Botcinic acid biosynthesis in Botrytis cinerea relies on a subtelomeric gene cluster surrounded by relics of transposons and is regulated by the Zn2Cys6 transcription factor BcBoa13.

Abstract

Botcinic acid is a phytotoxic polyketide involved in the virulence of the gray mold fungus Botrytis cinerea. Here, we aimed to investigate the specific regulation of the cluster of Bcboa genes that is responsible for its biosynthesis. Our analysis showed that this cluster is located in a subtelomeric genomic region containing alternating G + C/A + T-balanced regions, and A + T-rich regions made from transposable elements that underwent RIP (Repeat-Induced Pointmutation).

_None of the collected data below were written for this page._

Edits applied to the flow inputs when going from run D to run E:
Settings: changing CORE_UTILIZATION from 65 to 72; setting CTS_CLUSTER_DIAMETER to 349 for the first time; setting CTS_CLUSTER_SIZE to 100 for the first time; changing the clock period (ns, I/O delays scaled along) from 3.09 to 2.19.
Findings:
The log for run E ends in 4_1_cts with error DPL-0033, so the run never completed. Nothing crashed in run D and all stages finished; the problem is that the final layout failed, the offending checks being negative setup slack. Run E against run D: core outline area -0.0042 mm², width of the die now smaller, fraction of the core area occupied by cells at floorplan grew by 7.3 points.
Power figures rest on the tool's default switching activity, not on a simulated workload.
==> 02-14: inputs <==
// breakout
module breakout(
    input  clk,
    input  rst,
    input  rota,
    input  rotb,
    input  de,
    output red,
    output green,
    output blue,
    output hsync,
    output vsync
    );
Settings: LEC_CHECK=0, ABC_AREA=1, CAP_MARGIN=15, CORE_MARGIN=2, CORE_UTILIZATION=72, CTS_CLUSTER_DIAMETER=202, CTS_CLUSTER_SIZE=70, GPL_ROUTABILITY_DRIVEN=0, MAX_ROUTING_LAYER=met4, PLACE_DENSITY_LB_ADDON=0.01, SETUP_SLACK_MARGIN=2.11, SLEW_MARGIN=20, TNS_END_PERCENT=5; clock period 7.37 ns.
run.sh (not shown) runs the stock make flow with config.mk's settings and CLKGATE_MAP_FILE=.
==> inputs of 02-05, as changes to 02-14 <==
==> flow/config.mk (replaced) <==
export PLATFORM = sky130hd
export DESIGN_NAME = breakout
export DESIGN_NICKNAME = breakout
export VERILOG_FILES = /design/flow/design.v
export SDC_FILE = /design/flow/constraint.sdc
export NUM_CORES = 4
export LEC_CHECK = 0
export ABC_AREA = 1
export CAP_MARGIN = 20
export CORE_MARGIN = 2
export CORE_UTILIZATION = 61
export CTS_CLUSTER_DIAMETER = 99
export GPL_ROUTABILITY_DRIVEN = 1
export GPL_TIMING_DRIVEN = 1
export PLACE_DENSITY = 0.64
export SETUP_SLACK_MARGIN = 1.39
export SLEW_MARGIN = 25
==> inputs of 02-11, as changes to 02-14 <==
==> flow/config.mk (replaced) <==
export PLATFORM = sky130hd
export DESIGN_NAME = breakout
export DESIGN_NICKNAME = breakout
export VERILOG_FILES = /design/flow/design.v
export SDC_FILE = /design/flow/constraint.sdc
export NUM_CORES = 4
export LEC_CHECK = 0
export ABC_AREA = 1
export CAP_MARGIN = 20
export CORE_MARGIN = 2
export CORE_UTILIZATION = 72
export CTS_CLUSTER_DIAMETER = 99
export GPL_ROUTABILITY_DRIVEN = 1
export GPL_TIMING_DRIVEN = 1
export PLACE_DENSITY_LB_ADDON = 0.01
export SETUP_SLACK_MARGIN = -0.12
export SLEW_MARGIN = 25
==> inputs of 05-10, as changes to 02-14 <==
==> flow/config.mk (replaced) <==
export PLATFORM = sky130hd
export DESIGN_NAME = breakout
export DESIGN_NICKNAME = breakout
export VERILOG_FILES = /design/flow/design.v
export SDC_FILE = /design/flow/constraint.sdc
export NUM_CORES = 4
export LEC_CHECK = 0
export ABC_AREA = 1
export CAP_MARGIN = 0
export CORE_ASPECT_RATIO = 1.32
export CORE_MARGIN = 2
export CORE_UTILIZATION = 72
export CTS_CLUSTER_SIZE = 10
export HOLD_SLACK_MARGIN = 0.27
export PLACE_DENSITY = 0.36
export SETUP_SLACK_MARGIN = 2.08
export SLEW_MARGIN = 40
export TNS_END_PERCENT = 5
==> results <==
item                                                                          02-11       05-10       02-05       02-14
Sw Ratio                                                                      28.7%       27.6%       28.3%       27.2%
FP Rows                                                                          48          55          52          48
Routed wire length                                                          33.8 mm     34.4 mm     33.3 mm     33.1 mm
Post-place instance area                                                 12,600 um2  12,600 um2  12,700 um2  12,600 um2
Met2 wire len                                                               15.6 mm     17.0 mm     15.2 mm     15.2 mm
Overall global routing resource usage                                         37.2%       37.6%       31.1%       38.0%
Clock slew at the register clock pins of the worst setup and hold paths     0.08 ns     0.08 ns     0.08 ns     0.07 ns
Minimum setup slack after placement                                         2.38 ns     2.38 ns     2.41 ns     2.39 ns
Fraction of the cycle the final worst path needs                              75.1%       69.4%       74.4%       71.1%
Met1 Usage GRT                                                                48.3%       42.4%       42.8%       48.1%
Area of the placeable core                                               17,100 um2  17,100 um2  20,200 um2  17,100 um2
Vertical extent of the die                                                   136 um      155 um      147 um      136 um
Fraction of standard cell area that is sequential                             28.1%       28.0%       28.0%       28.1%
Gate power share                                                               7.2%        7.3%        7.0%        6.9%
Result of the run                                  no timing/DRC/antenna violations  no timing/DRC/antenna violations  no timing/DRC/antenna violations  no timing/DRC/antenna violations
Initial detailed-routing violation count                                      1,182         951         932       1,399
Overall die width                                                            136 um      119 um      147 um      136 um
Routed wire length per instance                                             16.3 um     16.6 um     15.7 um     16.0 um
Hold path cells                                                                   2           2           1           1
Count of tool warnings                                                           37          40          39          38
Total die area                                                           18,400 um2  18,400 um2  21,600 um2  18,400 um2
Final HPWL from detailed placement                                          24.0 mm     25.5 mm     24.2 mm     23.2 mm


==> yarrow: inputs <==
Starting RTL as in the previous note.
export LEC_CHECK = 0
export ABC_AREA = 1
export CAP_MARGIN = 30
export CORE_MARGIN = 2
export CORE_UTILIZATION = 72
export CTS_CLUSTER_SIZE = 76
export HOLD_SLACK_MARGIN = 0.3
export SETUP_SLACK_MARGIN = -1.27
export SLEW_MARGIN = 20
create_clock -name core_clock -period 16.3 [get_ports {clk}]
==> inputs of ember, as changes to yarrow <==
CAP_MARGIN = 20   (was 30)
CTS_CLUSTER_SIZE = 10   (was 76)
HOLD_SLACK_MARGIN = unset   (was 0.3)
SETUP_SLACK_MARGIN = 1.62   (was -1.27)
==> flow/constraint.sdc (replaced) <==
create_clock -name core_clock -period 5.97 [get_ports {clk}]
set_input_delay 1.1940 -clock core_clock [delete_from_list [all_inputs] [get_ports {clk}]]
set_output_delay 1.1940 -clock core_clock [all_outputs]
set_load 0.01 [all_outputs]
==> results <==
ember completed with no timing, DRC or antenna violations. yarrow completed without violations. The power of ember is 2.7 times that of yarrow. In hold slack, yarrow and ember hardly differ. The clock power of ember is 2.7 times that of yarrow. Between ember and yarrow, the lower final cell count is in yarrow (gap 0.82%, measured against yarrow). In ember the register-to-register slack is lower than in yarrow, by 10 ns. Worst setup slack: ember is lower than yarrow (7.3 ns). Sequential share of layout area: ember is lower than yarrow (0.41 points). Of yarrow and ember, ember has the higher sequential power (gap about 60%, measured against ember). Via count: ember is larger than yarrow (2.0%).


==> run a <==
breakout again, from the RTL that the note above started with.
Design breakout, start of the top module:
module breakout(
    input  clk,
    input  rst,
    input  rota,
    input  rotb,
    input  de,
    output red,
    output green,
    output blue,
    output hsync,
    output vsync
    );
wire [9:0] xpos;
wire [9:0] ypos;
signal_generator signal_generator_inst(clk, rst, hsync, vsync, xpos, ypos);
game game_inst(clk, rst, xpos, ypos, ~rota, ~rotb, ~de, red, green, blue);
endmodule
clock: 5.97 ns
lec_check: 0
abc_area: 1
cap_margin: 20
core_margin: 2
core_utilization: 72
cts_cluster_size: 10
setup_slack_margin: 1.78
slew_margin: 20
==> run b: changes against run a <==
--- a/flow/config.mk
+++ b/flow/config.mk
@@ -7,8 +7,8 @@
 export LEC_CHECK = 0
 export ABC_AREA = 1
-export CAP_MARGIN = 20
+export CAP_MARGIN = 30
 export CORE_MARGIN = 2
 export CORE_UTILIZATION = 72
-export CTS_CLUSTER_SIZE = 10
-export SETUP_SLACK_MARGIN = 1.78
+export CTS_CLUSTER_SIZE = 72
+export HOLD_SLACK_MARGIN = 0.3
 export SLEW_MARGIN = 20
==> flow/constraint.sdc (replaced) <==
create_clock -name core_clock -period 16.9 [get_ports {clk}]
set_input_delay 3.3800 -clock core_clock [delete_from_list [all_inputs] [get_ports {clk}]]
set_output_delay 3.3800 -clock core_clock [all_outputs]
set_load 0.01 [all_outputs]
==> run c: changes against run a <==
--- a/flow/config.mk
+++ b/flow/config.mk
@@ -6,9 +6,6 @@
 export NUM_CORES = 4
 export LEC_CHECK = 0
-export ABC_AREA = 1
 export CAP_MARGIN = 20
 export CORE_MARGIN = 2
-export CORE_UTILIZATION = 72
-export CTS_CLUSTER_SIZE = 10
-export SETUP_SLACK_MARGIN = 1.78
+export CORE_UTILIZATION = 38
 export SLEW_MARGIN = 20
==> flow/constraint.sdc (replaced) <==
create_clock -name core_clock -period 13.3 [get_ports {clk}]
set_input_delay 2.6600 -clock core_clock [delete_from_list [all_inputs] [get_ports {clk}]]
set_output_delay 2.6600 -clock core_clock [all_outputs]
set_load 0.01 [all_outputs]
==> run d: changes against run a <==
--- a/flow/config.mk
+++ b/flow/config.mk
@@ -9,6 +9,5 @@
 export CAP_MARGIN = 20
 export CORE_MARGIN = 2
-export CORE_UTILIZATION = 72
-export CTS_CLUSTER_SIZE = 10
-export SETUP_SLACK_MARGIN = 1.78
+export CORE_UTILIZATION = 68
+export SETUP_SLACK_MARGIN = 1.95
 export SLEW_MARGIN = 20
==> flow/constraint.sdc (replaced) <==
create_clock -name core_clock -period 7.37 [get_ports {clk}]
set_input_delay 1.4740 -clock core_clock [delete_from_list [all_inputs] [get_ports {clk}]]
set_output_delay 1.4740 -clock core_clock [all_outputs]
set_load 0.01 [all_outputs]
==> qor summary <==
Run status: run d finished clean; run a finished clean; run c finished clean; run b finished clean
Mean post-synth cell area: run d 6.77 µm²; run a 6.77 µm²; run c 8.35 µm²; run b 6.77 µm²
Taps Inserted: run d 229; run a 225; run c 384; run b 225
End of the worst register-to-register path: run d game_inst.brick_alive86; run a game_inst.brick_alive89; run c game_inst.Ybounce; run b game_inst.brick_alive43
Number of signal-net buffers in the layout: run d 19; run a 41; run c 23; run b 19
Width of the die: run d 139 µm; run a 136 µm; run c 175 µm; run b 136 µm
Utilization after layout: run d 73.9%; run a 79.6%; run c 42.3%; run b 77.3%
Final clock skew: run d 0.0208 ns; run a 0.0115 ns; run c 0.0133 ns; run b 0.0189 ns
CP Capture Point: run d blue; run a green; run c blue; run b red
Met2 layer wire length in the routed design: run d 15,500 µm; run a 16,300 µm; run c 13,300 µm; run b 15,600 µm
First-pass GRT wire length: run d 55,700 µm; run a 57,600 µm; run c 48,500 µm; run b 55,100 µm
Multi-input gate area in the final layout: run d 0.00770 mm²; run a 0.00786 mm²; run c 0.00693 mm²; run b 0.00767 mm²
Total length of routed wires: run d 33,500 µm; run a 35,800 µm; run c 29,500 µm; run b 34,000 µm
Inverter tally of the final layout excluding the clock network: run d 204; run a 204; run c 57; run b 204
Worst r2r path cells: run d 17; run a 18; run c 18; run b 16
Fa+ha+maj area frac: run d 10.6%; run a 10.6%; run c 11.9%; run b 10.6%
Sink of the worst hold path: run d game_inst.missTimer[0]; run a game_inst.missTimer[0]; run c game_inst.brick_alive4; run b game_inst.missTimer[0]
Power of the combinational group: run d 151 µW; run a 196 µW; run c 66.6 µW; run b 65.4 µW
GR met2 Demand/Resource: run d 56.7%; run a 63.1%; run c 31.9%; run b 61.3%


==> job 5876: inputs <==
Starting RTL as in the previous note.
clock: 7.37 ns
lec_check: 0
abc_area: 1
cap_margin: 5
core_margin: 2
core_utilization: 72
cts_cluster_diameter: 90
cts_cluster_size: 72
gpl_routability_driven: 0
max_routing_layer: met4
place_density_lb_addon: 0.01
setup_slack_margin: 2.18
slew_margin: 20
==> inputs of job 2102, as changes to job 5876 <==
Settings changed: CAP_MARGIN 5 to 0, CORE_ASPECT_RATIO from default to 0.68, CTS_CLUSTER_DIAMETER 90 to 353, CTS_CLUSTER_SIZE 72 to 17, GPL_ROUTABILITY_DRIVEN 0 to 1, GPL_TIMING_DRIVEN from default to 1, HOLD_SLACK_MARGIN from default to 0.29, MAX_ROUTING_LAYER met4 to default, PLACE_DENSITY_LB_ADDON 0.01 to 0.11, SLEW_MARGIN 20 to 10.
==> notes <==
Sequential share of layout area: job 2102 is higher than job 5876 (0.12 points).
Between job 2102 and job 5876, the lower hold slack is in job 2102 (gap 0.012 ns).
Between job 5876 and job 2102, the lower via count is in job 5876 (gap about 2%, measured against job 2102).
In final cell count, job 5876 and job 2102 hardly differ.
Power: job 2102 is lower than job 5876 (2.0%).
In synthesized cell count, job 5876 and job 2102 do not differ.


==> zinc <==
breakout again, from the RTL that the note above started with.
clock: 15.1 ns
lec_check: 0
abc_area: 1
cap_margin: 20
cell_pad_in_sites_detail_placement: 2
cell_pad_in_sites_global_placement: 3
core_aspect_ratio: 1.49
core_margin: 10
core_utilization: 31
cts_cluster_diameter: 213
cts_cluster_size: 91
gpl_routability_driven: 0
gpl_timing_driven: 1
place_density: 0.82
slew_margin: 20
tns_end_percent: 95
==> inputs of cedar, as changes to zinc <==
Settings changed: CELL_PAD_IN_SITES_DETAIL_PLACEMENT 2 to default, CELL_PAD_IN_SITES_GLOBAL_PLACEMENT 3 to default, CORE_ASPECT_RATIO 1.49 to default, CORE_MARGIN 10 to 2, CORE_UTILIZATION 31 to 70, CTS_CLUSTER_DIAMETER 213 to default, CTS_CLUSTER_SIZE 91 to 17, GPL_ROUTABILITY_DRIVEN 0 to default, GPL_TIMING_DRIVEN 1 to default, PLACE_DENSITY 0.82 to default, PLACE_DENSITY_LB_ADDON from default to 0.15, SETUP_SLACK_MARGIN from default to 1.95, TNS_END_PERCENT 95 to default.
==> flow/constraint.sdc (replaced) <==
create_clock -name core_clock -period 7.37 [get_ports {clk}]
set_input_delay 1.4740 -clock core_clock [delete_from_list [all_inputs] [get_ports {clk}]]
set_output_delay 1.4740 -clock core_clock [all_outputs]
set_load 0.01 [all_outputs]
==> comparison table <==
Status: zinc complete, no violations; cedar complete, no violations
Crit path buffers/inverters: zinc 2; cedar 3
Pleak: zinc 5.89 nW; cedar 5.90 nW
WL per Instance: zinc 19.7 um; cedar 16.0 um
Logic gate fraction of the total cell area: zinc 56.5%; cedar 58.0%
Clock-pin slew on the worst setup and hold paths: zinc 0.07 ns; cedar 0.08 ns
Critical Path Slowest Stage Cell: zinc dfxtp_1; cedar clkdlybuf4s50_1
Vias per cell: zinc 5.26; cedar 5.97
Comb power: zinc 0.0000777 W; cedar 0.000150 W
Core region area: zinc 39800 um2; cedar 17400 um2
Setup Slack @ Placement: zinc 8.35 ns; cedar 2.36 ns
Via count of the first global-routing pass: zinc 13800; cedar 11500
Fraction of area in clock buffers and inverters: zinc 4.61%; cedar 4.79%
Routed via count: zinc 12300; cedar 12300
Switching fraction of total power: zinc 25.9%; cedar 28.8%
Power attributed to sequential cells: zinc 0.000496 W; cedar 0.00101 W
Final-layout clock buffer total: zinc 20; cedar 17
Layout area overhead: zinc 8.88%; cedar 6.43%
Relative slew margins: zinc 35.6%; cedar 27.2%
Hold WS: zinc 0.471 ns; cedar 0.474 ns


==> job 5120: inputs <==
breakout again, from the RTL that the note above started with.
Settings: LEC_CHECK=0, ABC_AREA=0, CAP_MARGIN=20, CORE_MARGIN=2, CORE_UTILIZATION=31, CTS_CLUSTER_DIAMETER=99, GPL_ROUTABILITY_DRIVEN=1, GPL_TIMING_DRIVEN=1, PLACE_DENSITY=0.5, SETUP_SLACK_MARGIN=1.39, SLEW_MARGIN=25; clock period 18.1 ns.
==> job 7822: changes against job 5120 <==
CORE_ASPECT_RATIO = 1.05   (was default)
CORE_MARGIN = 10   (was 2)
CTS_CLUSTER_DIAMETER = 213   (was 99)
GPL_ROUTABILITY_DRIVEN = 0   (was 1)
PLACE_DENSITY = default   (was 0.5)
PLACE_DENSITY_LB_ADDON = 0.26   (was default)
SLEW_MARGIN = 5   (was 25)
==> job 6778: changes against job 5120 <==
CORE_UTILIZATION = 72   (was 31)
GPL_ROUTABILITY_DRIVEN = 0   (was 1)
PLACE_DENSITY = default   (was 0.5)
PLACE_DENSITY_LB_ADDON = 0.0   (was default)
SETUP_SLACK_MARGIN = 2.19   (was 1.39)
SLEW_MARGIN = 10   (was 25)
==> flow/constraint.sdc (replaced) <==
create_clock -name core_clock -period 7.37 [get_ports {clk}]
set_input_delay 1.4740 -clock core_clock [delete_from_list [all_inputs] [get_ports {clk}]]
set_output_delay 1.4740 -clock core_clock [all_outputs]
set_load 0.01 [all_outputs]
==> notes <==
Worst setup slack: job 7822 > job 5120 > job 6778.
Total power: job 7822 is lower than job 6778 (about 60%).
Register-to-register slack, lowest first: job 6778, job 5120, job 7822.
Cell count, highest first: job 7822, job 5120, job 6778.
In flip-flop count, job 5120 and job 6778 do not differ.
Between job 6778 and job 5120, the lower first-iteration DRC count is in job 5120 (gap about 100%, measured against job 5120).
Of job 6778 and job 7822, job 6778 has the higher sequential power (gap 140%, measured against job 7822).
Core utilization, highest first: job 6778, job 7822, job 5120.
Against job 6778, the die size of job 5120 is larger by 130%.
==> figures <==
item                                                                            job 7822                 job 6778                 job 5120
Outcome                                                          complete, no violations  complete, no violations  complete, no violations
R2r setup slk                                                                   14.59 ns                  3.55 ns                 14.54 ns
Tightest Pin Transition                                                          1.06 ns                  1.13 ns                  1.08 ns
Overall Power                                                                   0.858 mW                  2.11 mW                 0.835 mW
Total tool warning count                                                              37                       39                       37
Detailed route wirelength on metal2                                             14100 um                 13800 um                 14000 um
Std-Cell Core Area                                                            35000 um^2               15100 um^2               35400 um^2
Critical Path End                                                                   blue                    green                     blue
Sum of net half-perimeters after detailed placement                             21100 um                 19700 um                 21800 um
Number of standard cells in the layout, taps in and fillers out                     1789                     1521                     1776
Sequential fraction of total cell area                                             30.3%                    30.6%                    30.5%
First-pass GRT wire length                                                      48800 um                 47700 um                 50000 um
Logic area                                                                     6920 um^2                7110 um^2                6940 um^2
Post-Route Utilization                                                             35.1%                    81.3%                    34.5%
GR Layer Usage met3                                                                1.68%                    6.89%                    3.16%
Power consumed by sequential cells                                              0.413 mW                  1.01 mW                 0.413 mW
Routed metal-1 wirelength                                                       14500 um                 12300 um                 15200 um
Power attributed to combinational cells                                        0.0492 mW                 0.125 mW                0.0499 mW
Worst path setup slack after routing                                             9.29 ns                  1.90 ns                  9.25 ns
Clk cell area share                                                                5.03%                    5.15%                    4.71%
No activity file was given, so power comes from the tool's default toggle rates.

Genetic analyses demonstrated that BcBoa13, a putative Zn2Cys6 transcription factor, is a nuclear protein with a major positive regulatory role on the expression of other Bcboa1-to-Bcboa12 genes, and botcinic acid production. In conclusion, the structure and the regulation of the botcinic acid gene cluster show similar features with the cluster responsible for the biosynthesis of the other known phytotoxin produced by B. cinerea, i.e., the sesquiterpene botrydial. Both clusters contain a gene encoding a pathway-specific Zn2Cys6 positive regulator, and both are surrounded by relics of transposons which raise some questions about the role of these repeated elements in the evolution and regulation of the secondary metabolism gene clusters in Botrytis.